Abstract

Reconceptualist work in early childhood education remains fluid and challenging. Since the early 1980s, the Reconceptualist movement has provided new forms of praxis, particularly in response to critiques of developmental frameworks and universal ideas about quality that negate local and diverse articulations of early education and care. In the past decade in particular, reconceptualist work has bought into focus issues around colonialism , Indigenous education and decolonising approaches to research and practice. The theorising of Soto (The politics of early childhood education. New York, NY: Peter Lang, 2000), Soto and Swadener (Contemporary Issues in Early Childhood, 3(1), 38-66, 2002) and Ritchie (Children Issues, 11(1), 26–32, 2007). are some examples of reconceptualist work that highlight how colonialism produces historical silences and political and social invisibility for Indigenous peoples, and how centring Indigenous knowledge frameworks and perspectives in research and practice supports decolonising early education and care.
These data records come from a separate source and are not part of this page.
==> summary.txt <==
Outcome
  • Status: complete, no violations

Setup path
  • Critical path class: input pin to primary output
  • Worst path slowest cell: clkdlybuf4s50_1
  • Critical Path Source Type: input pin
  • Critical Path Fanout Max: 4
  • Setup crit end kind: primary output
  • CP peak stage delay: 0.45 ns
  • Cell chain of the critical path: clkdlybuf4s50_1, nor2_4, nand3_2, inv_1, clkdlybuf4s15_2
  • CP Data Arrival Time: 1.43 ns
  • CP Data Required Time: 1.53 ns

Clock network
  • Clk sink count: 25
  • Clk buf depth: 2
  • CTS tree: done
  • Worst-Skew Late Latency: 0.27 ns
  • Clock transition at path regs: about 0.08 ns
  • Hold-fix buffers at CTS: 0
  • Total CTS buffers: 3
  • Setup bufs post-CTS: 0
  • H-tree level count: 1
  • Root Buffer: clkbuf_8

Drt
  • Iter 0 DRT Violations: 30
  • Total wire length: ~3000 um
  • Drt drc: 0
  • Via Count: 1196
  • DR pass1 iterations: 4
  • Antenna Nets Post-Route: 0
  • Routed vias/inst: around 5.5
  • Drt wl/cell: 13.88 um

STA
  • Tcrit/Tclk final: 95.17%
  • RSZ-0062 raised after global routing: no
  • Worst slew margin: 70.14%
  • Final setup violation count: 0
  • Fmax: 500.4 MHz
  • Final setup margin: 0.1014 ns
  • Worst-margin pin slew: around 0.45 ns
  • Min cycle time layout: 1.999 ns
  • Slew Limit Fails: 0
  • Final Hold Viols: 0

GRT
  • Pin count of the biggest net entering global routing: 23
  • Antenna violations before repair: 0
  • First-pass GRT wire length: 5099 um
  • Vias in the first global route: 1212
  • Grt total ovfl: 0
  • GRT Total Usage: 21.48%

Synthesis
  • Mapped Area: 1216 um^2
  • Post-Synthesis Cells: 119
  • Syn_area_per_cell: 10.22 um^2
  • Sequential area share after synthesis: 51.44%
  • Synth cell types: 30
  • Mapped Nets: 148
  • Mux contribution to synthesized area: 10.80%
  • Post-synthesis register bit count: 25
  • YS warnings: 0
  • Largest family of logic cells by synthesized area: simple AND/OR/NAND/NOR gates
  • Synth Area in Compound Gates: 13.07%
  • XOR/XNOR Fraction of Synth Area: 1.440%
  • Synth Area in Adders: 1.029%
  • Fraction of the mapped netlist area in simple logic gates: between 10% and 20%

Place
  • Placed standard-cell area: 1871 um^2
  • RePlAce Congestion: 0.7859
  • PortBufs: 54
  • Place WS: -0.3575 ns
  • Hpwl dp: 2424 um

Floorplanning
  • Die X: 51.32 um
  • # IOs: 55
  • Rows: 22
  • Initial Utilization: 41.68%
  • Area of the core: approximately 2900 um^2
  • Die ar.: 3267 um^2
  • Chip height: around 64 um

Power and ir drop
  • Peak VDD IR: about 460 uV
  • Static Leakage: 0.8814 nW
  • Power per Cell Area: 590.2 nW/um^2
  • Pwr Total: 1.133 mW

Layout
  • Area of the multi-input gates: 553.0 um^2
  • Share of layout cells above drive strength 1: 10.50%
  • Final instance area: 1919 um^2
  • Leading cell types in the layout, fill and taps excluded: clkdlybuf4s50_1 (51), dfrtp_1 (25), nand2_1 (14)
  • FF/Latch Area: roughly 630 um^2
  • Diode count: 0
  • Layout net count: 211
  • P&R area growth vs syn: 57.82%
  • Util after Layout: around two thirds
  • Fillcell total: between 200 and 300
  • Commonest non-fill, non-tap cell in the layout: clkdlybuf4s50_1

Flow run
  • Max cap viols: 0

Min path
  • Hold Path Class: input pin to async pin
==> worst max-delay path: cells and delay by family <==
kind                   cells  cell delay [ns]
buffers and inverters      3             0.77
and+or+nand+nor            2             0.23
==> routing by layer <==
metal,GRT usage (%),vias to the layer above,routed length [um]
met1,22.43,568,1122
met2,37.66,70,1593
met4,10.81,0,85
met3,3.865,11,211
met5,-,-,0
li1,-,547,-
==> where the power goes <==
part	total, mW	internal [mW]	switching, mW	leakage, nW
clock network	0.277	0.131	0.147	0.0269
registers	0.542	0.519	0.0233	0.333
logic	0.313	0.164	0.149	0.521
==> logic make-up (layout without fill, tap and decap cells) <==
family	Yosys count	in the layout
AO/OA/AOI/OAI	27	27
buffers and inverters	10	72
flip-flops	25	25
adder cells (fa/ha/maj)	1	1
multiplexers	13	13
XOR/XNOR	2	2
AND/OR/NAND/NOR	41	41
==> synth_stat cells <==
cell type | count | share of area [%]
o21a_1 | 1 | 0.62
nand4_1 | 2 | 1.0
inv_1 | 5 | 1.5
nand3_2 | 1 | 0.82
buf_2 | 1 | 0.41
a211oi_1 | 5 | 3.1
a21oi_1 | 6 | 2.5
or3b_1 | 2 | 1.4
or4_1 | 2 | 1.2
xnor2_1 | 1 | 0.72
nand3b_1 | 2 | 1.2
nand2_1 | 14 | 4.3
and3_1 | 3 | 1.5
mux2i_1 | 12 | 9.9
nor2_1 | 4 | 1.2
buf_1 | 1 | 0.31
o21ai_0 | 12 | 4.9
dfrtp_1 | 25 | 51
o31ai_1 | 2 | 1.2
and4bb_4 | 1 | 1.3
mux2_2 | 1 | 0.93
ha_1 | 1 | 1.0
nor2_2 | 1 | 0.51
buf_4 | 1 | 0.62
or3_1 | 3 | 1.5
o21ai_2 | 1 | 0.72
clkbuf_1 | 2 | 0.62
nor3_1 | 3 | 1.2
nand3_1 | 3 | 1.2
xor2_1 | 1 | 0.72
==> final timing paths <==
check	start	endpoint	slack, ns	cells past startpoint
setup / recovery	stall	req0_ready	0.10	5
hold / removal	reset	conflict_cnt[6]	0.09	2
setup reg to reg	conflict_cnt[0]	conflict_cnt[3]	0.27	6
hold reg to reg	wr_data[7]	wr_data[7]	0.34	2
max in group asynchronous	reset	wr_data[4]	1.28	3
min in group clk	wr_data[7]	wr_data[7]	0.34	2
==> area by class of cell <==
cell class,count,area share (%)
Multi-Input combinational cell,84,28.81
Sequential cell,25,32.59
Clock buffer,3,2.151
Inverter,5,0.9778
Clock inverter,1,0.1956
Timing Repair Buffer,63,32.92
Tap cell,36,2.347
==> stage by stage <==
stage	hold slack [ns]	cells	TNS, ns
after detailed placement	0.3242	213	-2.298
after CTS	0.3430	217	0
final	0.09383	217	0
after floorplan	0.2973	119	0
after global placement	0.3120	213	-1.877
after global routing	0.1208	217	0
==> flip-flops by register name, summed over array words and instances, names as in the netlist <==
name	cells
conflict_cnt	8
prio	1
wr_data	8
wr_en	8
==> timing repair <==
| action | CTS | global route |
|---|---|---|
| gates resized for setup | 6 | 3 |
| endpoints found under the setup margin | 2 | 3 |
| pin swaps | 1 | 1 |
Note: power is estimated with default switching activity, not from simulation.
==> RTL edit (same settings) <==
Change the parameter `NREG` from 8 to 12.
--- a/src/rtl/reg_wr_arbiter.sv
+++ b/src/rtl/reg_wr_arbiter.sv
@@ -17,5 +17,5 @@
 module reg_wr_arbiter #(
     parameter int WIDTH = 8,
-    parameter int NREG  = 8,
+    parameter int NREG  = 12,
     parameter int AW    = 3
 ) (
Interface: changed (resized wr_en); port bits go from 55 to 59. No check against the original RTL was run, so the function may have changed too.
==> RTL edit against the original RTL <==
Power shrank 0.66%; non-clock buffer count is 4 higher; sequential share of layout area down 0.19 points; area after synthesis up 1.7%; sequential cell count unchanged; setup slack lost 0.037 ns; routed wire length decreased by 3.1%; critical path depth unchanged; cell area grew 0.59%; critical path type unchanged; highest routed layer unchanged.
## config.mk

```make
export PLATFORM = sky130hd
export DESIGN_NAME = button_param_scheduler
export DESIGN_NICKNAME = d
export VERILOG_FILES = /design/src/rtl/button_param_scheduler.sv
export SDC_FILE = /design/constraint.sdc
export NUM_CORES = 1
export LEC_CHECK = 0
export CAP_MARGIN = 0
export CELL_PAD_IN_SITES_DETAIL_PLACEMENT = 1
export CELL_PAD_IN_SITES_GLOBAL_PLACEMENT = 1
export CORE_UTILIZATION = 35
export DETAILED_ROUTE_END_ITERATION = 8
export PLACE_DENSITY = 0.65
export SYNTH_ARGS = -nofsm -noshare
export SYNTH_HDL_FRONTEND = slang
export SYNTH_SLANG_ARGS = --single-unit
```

## constraint.sdc

```tcl
create_clock -name i_CLK -period 3.7 [get_ports i_CLK]
set_input_delay 0.555 -clock i_CLK [delete_from_list [all_inputs] [get_ports i_CLK]]
set_output_delay 0.555 -clock i_CLK [all_outputs]
set_load 0.02 [all_outputs]
```
<file path="config.mk">
export PLATFORM = sky130hd
export DESIGN_NAME = digseg_mux_ctrl
export DESIGN_NICKNAME = d
export VERILOG_FILES = /design/src/rtl/digseg_mux_ctrl.sv
export SDC_FILE = /design/constraint.sdc
export NUM_CORES = 1
export LEC_CHECK = 0
export ABC_AREA = 0
export CORE_AREA = 2 2 121 64
export DETAILED_ROUTE_END_ITERATION = 12
export DIE_AREA = 0 0 123 66
export PLACE_DENSITY = 0.74
export SLEW_MARGIN = 20
export SYNTH_ARGS = -nofsm -noshare
export SYNTH_HDL_FRONTEND = slang
export SYNTH_SLANG_ARGS = --single-unit
export TNS_END_PERCENT = 10
</file>
<file path="constraint.sdc">
create_clock -name clk -period 2.45 [get_ports clk]
set_clock_uncertainty 0.1 [all_clocks]
set_input_delay 0.245 -clock clk [delete_from_list [all_inputs] [get_ports clk]]
set_output_delay 0.245 -clock clk [all_outputs]
set_load 0.05 [all_outputs]
</file>
<file path="src/rtl/digseg_mux_ctrl.sv">
// digseg_mux_ctrl: time-multiplexed seven-segment display controller.
// One 8-bit control register per digit is reachable over a ce/we/ack
// peripheral bus. Digits are scanned round-robin, SCAN_DIV clocks per slot.
// The first cycle of every slot is a guard cycle with all anodes off.
// The guard cycle prevents ghosting when the anode changes.
module digseg_mux_ctrl #(
    parameter int ADDR_W        = 2,
    parameter int SCAN_DIV      = 50000,
    parameter bit AN_ACTIVE_LOW = 1'b1
) (
    input  logic                   clk,
    input  logic                   rst,
    input  logic                   ce_i,
    input  logic                   we_i,
    input  logic [ADDR_W-1:0]      addr_i,
    input  logic [7:0]             data_i,
    output logic [7:0]             data_o,
    output logic                   ack_o,
    output logic [6:0]             seg_o,
    output logic                   dp_o,
    output logic [2**ADDR_W-1:0]   an_o
);

    localparam int DIGITS = 2**ADDR_W;
    localparam int PW     = $clog2(SCAN_DIV);
    localparam logic [PW-1:0] PRESC_LAST = PW'(SCAN_DIV - 1);
    localparam logic [DIGITS-1:0] AN_OFF = AN_ACTIVE_LOW ? {DIGITS{1'b1}} : {DIGITS{1'b0}};

    // Hex digit to segment pattern {a,b,c,d,e,f,g}
    function automatic logic [6:0] hex_decode(input logic [3:0] v);
        logic [6:0] s;
        case (v)
            4'h0:    s = 7'b1111110;
            4'h1:    s = 7'b0110000;
            4'h2:    s = 7'b1101101;
            4'h3:    s = 7'b1111001;
            4'h4:    s = 7'b0110011;
            4'h5:    s = 7'b1011011;
            4'h6:    s = 7'b1011111;
            4'h7:    s = 7'b1110000;
            4'h8:    s = 7'b1111111;
            4'h9:    s = 7'b1110011;
            4'hA:    s = 7'b1110111;
            4'hB:    s = 7'b0011111;
            4'hC:    s = 7'b1001110;
            4'hD:    s = 7'b0111101;
            4'hE:    s = 7'b1001111;
            4'hF:    s = 7'b1000111;
            default: s = 7'b0000000;
        endcase
        return s;
    endfunction

    logic [7:0]        r_regs [DIGITS];
    logic              r_ack;
    logic [7:0]        r_data;
    logic [PW-1:0]     r_presc;
    logic [ADDR_W-1:0] r_scan_idx;
    logic [6:0]        r_seg;
    logic              r_dp;
    logic [DIGITS-1:0] r_an;

    logic              w_accept;
    logic [7:0]        w_cur;
    logic [DIGITS-1:0] w_an_onehot;
    logic [DIGITS-1:0] w_an_act;
    logic [6:0]        w_seg_nxt;
    logic              w_dp_nxt;
    logic [DIGITS-1:0] w_an_nxt;

    // A new access is taken only while no acknowledge is outstanding
    assign w_accept    = ce_i & ~r_ack;
    assign w_cur       = r_regs[r_scan_idx];
    assign w_an_onehot = DIGITS'(1) << r_scan_idx;

    // Bus side: register writes, read data capture and one-cycle ack
    always_ff @(posedge clk) begin
        if (rst) begin
            for (int i = 0; i < DIGITS; i++) begin
                r_regs[i] <= 8'h00;
            end
            r_ack  <= 1'b0;
            r_data <= 8'h00;
        end else begin
            r_ack <= w_accept;
            if (w_accept && we_i) begin
                r_regs[addr_i] <= data_i;
            end
            if (w_accept && !we_i) begin
                r_data <= r_regs[addr_i];
            end
        end
    end

    // Slot prescaler and round-robin digit index
    always_ff @(posedge clk) begin
        if (rst) begin
            r_presc    <= '0;
            r_scan_idx <= '0;
        end else if (r_presc == PRESC_LAST) begin
            r_presc    <= '0;
            r_scan_idx <= r_scan_idx + ADDR_W'(1);
        end else begin
            r_presc    <= r_presc + PW'(1);
        end
    end

    // Next display drive from the current slot position and digit register
    always_comb begin
        w_seg_nxt = 7'b0000000;
        w_dp_nxt  = 1'b0;
        w_an_act  = '0;
        if (r_presc == '0) begin
            // guard cycle: everything dark while the anode switches
            w_an_act = '0;
        end else if (w_cur[7]) begin
            w_seg_nxt = w_cur[6:0];
            w_an_act  = w_an_onehot;
        end else if (w_cur[5]) begin
            // blanked hex digit keeps its anode off for the whole slot
            w_an_act = '0;
        end else begin
            w_seg_nxt = hex_decode(w_cur[3:0]);
            w_dp_nxt  = w_cur[4];
            w_an_act  = w_an_onehot;
        end
    end

    // Apply anode polarity
    always_comb begin
        if (AN_ACTIVE_LOW) begin
            w_an_nxt = ~w_an_act;
        end else begin
            w_an_nxt = w_an_act;
        end
    end

    // Registered display outputs
    always_ff @(posedge clk) begin
        if (rst) begin
            r_seg <= 7'b0000000;
            r_dp  <= 1'b0;
            r_an  <= AN_OFF;
        end else begin
            r_seg <= w_seg_nxt;
            r_dp  <= w_dp_nxt;
            r_an  <= w_an_nxt;
        end
    end

    assign data_o = r_data;
    assign ack_o  = r_ack;
    assign seg_o  = r_seg;
    assign dp_o   = r_dp;
    assign an_o   = r_an;

endmodule
</file>
After elaboration in Yosys (flattened, before gate mapping)
Memory sizes are Yosys's and may differ from the RTL's. A register that Yosys moved wholly into a read port is not among the register bits. Cells that the tools add are included.

Bits of input ports: 14. Logic and storage cells: 38. Bits in read-only memories: 112. Output and inout port bits: 21. Register bits after elaboration: 31. Bits in writable memories: 32. Memories kept: 2.

Add/sub/neg operators: 2. Muxes and demuxes: 15. Shifts and indexed selects: 1. Eq/ne operators: 1. Bitwise operators: 3. Reductions and logical operators: 8.

Memory list: (name not given) (words 16, width 7, read ports 1, clocked after Yosys merged registers in 0, write ports 0, RTL line 32) `case (v)`; r_regs (words 4, width 8, read ports 2, clocked after Yosys merged registers in 2, write ports 4, RTL line 54) `logic [7:0] r_regs [DIGITS];`.

Operator list (number): 16-bit by 1-bit adder with 16-bit output, second input constant (1); 16-bit equality test, second input constant (1); 16-bit zero test (1); 7-bit 2-to-1 mux (2); 4-bit 2-to-1 mux (3); 8-bit 2-to-1 mux (1); 8-bit OR reduction (1); 1-bit 2-to-1 mux (6); 2-bit 2-to-1 mux (3); 4-bit inverter (1); 2-bit OR reduction (2); 4-bit OR reduction (1); 1-bit by 2-bit << shifter with 4-bit output, first input constant (1); 2-bit by 1-bit adder with 2-bit output, second input constant (1); 1-bit logical AND (2); 1-bit bitwise AND (1); 1-bit zero test (1); 1-bit inverter (1).

Logic depth before layout (Yosys ltp)
Gate-level depths: netlist (run 1).

Depth after elaboration: 8. Mapped depth: 9. Gate-level depth less buffers: 7.

Worst setup path before layout (run 1)
No wires, ideal clock.

Path kind: register -> register. From: register with a tool-made name. To: register r_seg[3], in the netlist seg_o[3]. Path slack: 130 ps. Clock period less this slack: 2320 ps. Setup time: 117 ps. Data required time: 2233 ps. Cell stages (with the launch flop): 9. Arrival: 2103 ps. Buffers on the path: 2. Cell sequence: dfxtp_1 buf_6 buf_8 mux4_1 inv_1 ha_1 a221o_1 a32oi_1 nor2_1.

RTL lines: end signal: assignment (RTL line 145) `r_seg <= w_seg_nxt;`; end: declaration (RTL line 59) `logic [6:0] r_seg;`.
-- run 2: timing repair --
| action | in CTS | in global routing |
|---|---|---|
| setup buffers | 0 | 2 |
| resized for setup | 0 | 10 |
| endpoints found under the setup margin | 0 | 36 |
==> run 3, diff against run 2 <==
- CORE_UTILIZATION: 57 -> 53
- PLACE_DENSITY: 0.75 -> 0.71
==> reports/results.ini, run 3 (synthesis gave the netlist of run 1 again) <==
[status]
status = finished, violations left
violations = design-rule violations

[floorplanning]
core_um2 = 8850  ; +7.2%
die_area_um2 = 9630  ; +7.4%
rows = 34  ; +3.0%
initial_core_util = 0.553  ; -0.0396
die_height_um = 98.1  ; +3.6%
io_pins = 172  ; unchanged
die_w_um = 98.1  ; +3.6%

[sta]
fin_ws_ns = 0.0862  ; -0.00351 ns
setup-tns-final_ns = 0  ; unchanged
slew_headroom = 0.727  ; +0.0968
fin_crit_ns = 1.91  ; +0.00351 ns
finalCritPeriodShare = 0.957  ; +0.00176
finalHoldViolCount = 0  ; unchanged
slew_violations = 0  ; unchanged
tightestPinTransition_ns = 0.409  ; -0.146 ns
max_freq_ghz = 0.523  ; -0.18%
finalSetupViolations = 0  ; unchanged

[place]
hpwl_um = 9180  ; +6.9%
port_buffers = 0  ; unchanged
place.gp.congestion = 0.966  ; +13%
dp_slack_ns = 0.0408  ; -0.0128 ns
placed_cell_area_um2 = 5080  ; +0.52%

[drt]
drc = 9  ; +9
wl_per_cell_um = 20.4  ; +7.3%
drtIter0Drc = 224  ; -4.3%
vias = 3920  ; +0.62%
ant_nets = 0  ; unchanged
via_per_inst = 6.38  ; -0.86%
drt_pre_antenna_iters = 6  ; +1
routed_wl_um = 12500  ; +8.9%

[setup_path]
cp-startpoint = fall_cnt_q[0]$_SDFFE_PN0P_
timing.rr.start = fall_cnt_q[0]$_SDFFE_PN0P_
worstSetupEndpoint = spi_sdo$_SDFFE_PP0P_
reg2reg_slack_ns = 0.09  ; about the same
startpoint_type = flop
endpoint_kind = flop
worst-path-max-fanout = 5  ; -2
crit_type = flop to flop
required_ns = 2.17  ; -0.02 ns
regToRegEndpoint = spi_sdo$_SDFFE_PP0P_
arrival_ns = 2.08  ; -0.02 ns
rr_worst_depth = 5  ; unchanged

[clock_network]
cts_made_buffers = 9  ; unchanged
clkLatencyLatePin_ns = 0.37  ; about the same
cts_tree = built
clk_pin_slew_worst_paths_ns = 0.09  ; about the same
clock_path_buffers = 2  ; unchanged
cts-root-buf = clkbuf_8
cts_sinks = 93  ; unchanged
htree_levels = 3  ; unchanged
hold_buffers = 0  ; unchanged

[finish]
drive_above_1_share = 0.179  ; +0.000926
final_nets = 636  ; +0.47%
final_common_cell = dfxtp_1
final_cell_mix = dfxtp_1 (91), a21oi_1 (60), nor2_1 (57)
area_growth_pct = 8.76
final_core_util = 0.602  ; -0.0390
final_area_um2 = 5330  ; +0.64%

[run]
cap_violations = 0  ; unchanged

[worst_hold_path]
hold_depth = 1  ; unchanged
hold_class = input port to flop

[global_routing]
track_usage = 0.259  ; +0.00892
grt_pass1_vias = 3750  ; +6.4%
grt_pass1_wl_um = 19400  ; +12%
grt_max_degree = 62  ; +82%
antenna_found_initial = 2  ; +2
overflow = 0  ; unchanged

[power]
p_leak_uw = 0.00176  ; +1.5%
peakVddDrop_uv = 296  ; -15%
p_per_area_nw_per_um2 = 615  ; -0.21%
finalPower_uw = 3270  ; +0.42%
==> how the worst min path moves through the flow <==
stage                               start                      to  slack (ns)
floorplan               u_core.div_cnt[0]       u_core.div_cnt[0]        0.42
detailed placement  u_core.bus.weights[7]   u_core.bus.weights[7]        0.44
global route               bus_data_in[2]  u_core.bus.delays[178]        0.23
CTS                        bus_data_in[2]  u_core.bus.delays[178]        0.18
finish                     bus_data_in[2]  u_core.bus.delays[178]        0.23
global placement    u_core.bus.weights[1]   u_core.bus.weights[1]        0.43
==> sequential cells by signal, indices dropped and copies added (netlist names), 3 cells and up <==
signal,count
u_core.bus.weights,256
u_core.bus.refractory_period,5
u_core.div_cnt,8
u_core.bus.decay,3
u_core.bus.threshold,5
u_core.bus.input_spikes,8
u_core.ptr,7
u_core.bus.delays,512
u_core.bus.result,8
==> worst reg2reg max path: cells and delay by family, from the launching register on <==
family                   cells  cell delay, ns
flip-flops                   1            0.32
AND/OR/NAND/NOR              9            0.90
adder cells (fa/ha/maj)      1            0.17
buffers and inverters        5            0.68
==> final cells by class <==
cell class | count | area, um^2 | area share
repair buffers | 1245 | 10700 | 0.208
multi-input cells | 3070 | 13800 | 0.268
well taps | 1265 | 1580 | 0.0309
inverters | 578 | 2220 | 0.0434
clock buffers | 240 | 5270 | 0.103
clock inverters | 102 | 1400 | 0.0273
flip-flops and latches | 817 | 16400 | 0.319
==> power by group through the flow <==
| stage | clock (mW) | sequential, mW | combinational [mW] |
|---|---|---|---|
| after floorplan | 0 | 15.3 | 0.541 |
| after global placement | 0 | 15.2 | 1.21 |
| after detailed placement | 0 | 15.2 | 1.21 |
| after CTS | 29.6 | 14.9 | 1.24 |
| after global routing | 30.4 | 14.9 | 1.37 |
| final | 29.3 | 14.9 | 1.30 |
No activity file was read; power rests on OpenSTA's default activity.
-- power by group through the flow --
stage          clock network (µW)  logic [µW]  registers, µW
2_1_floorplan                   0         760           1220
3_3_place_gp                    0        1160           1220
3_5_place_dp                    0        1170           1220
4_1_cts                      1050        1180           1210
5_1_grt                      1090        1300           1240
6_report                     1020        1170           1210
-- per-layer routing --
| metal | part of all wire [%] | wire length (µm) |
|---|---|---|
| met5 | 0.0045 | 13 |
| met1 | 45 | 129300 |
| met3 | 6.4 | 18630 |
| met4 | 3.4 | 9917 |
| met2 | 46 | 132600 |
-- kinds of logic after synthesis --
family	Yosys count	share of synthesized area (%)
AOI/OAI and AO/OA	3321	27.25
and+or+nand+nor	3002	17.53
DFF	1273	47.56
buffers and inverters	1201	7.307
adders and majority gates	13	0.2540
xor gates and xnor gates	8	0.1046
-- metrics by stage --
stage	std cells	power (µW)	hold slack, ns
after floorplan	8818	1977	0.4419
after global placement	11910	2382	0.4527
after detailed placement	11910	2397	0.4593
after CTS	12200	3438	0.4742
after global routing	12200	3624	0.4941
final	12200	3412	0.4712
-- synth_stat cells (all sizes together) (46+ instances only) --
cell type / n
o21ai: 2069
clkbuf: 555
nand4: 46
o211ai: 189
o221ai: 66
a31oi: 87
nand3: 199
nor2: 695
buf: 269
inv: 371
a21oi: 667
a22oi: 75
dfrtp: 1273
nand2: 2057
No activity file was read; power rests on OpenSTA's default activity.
As explored in this chapter, issues around colonialism are central to reconceptualist work in the Asia-Pacific context, particularly in Australia which remains a colonising context to the present day. In Australian early childhood education , reconceptualising requires engagement with interrelated concepts of colonialism , whiteness and racism. Exploration of these concepts is challenging for many educators due to their socialisation and gaps in education and training. Such challenges hinder the development of skill sets necessary for new forms of scholarship and activism that underpin reconceptualist work.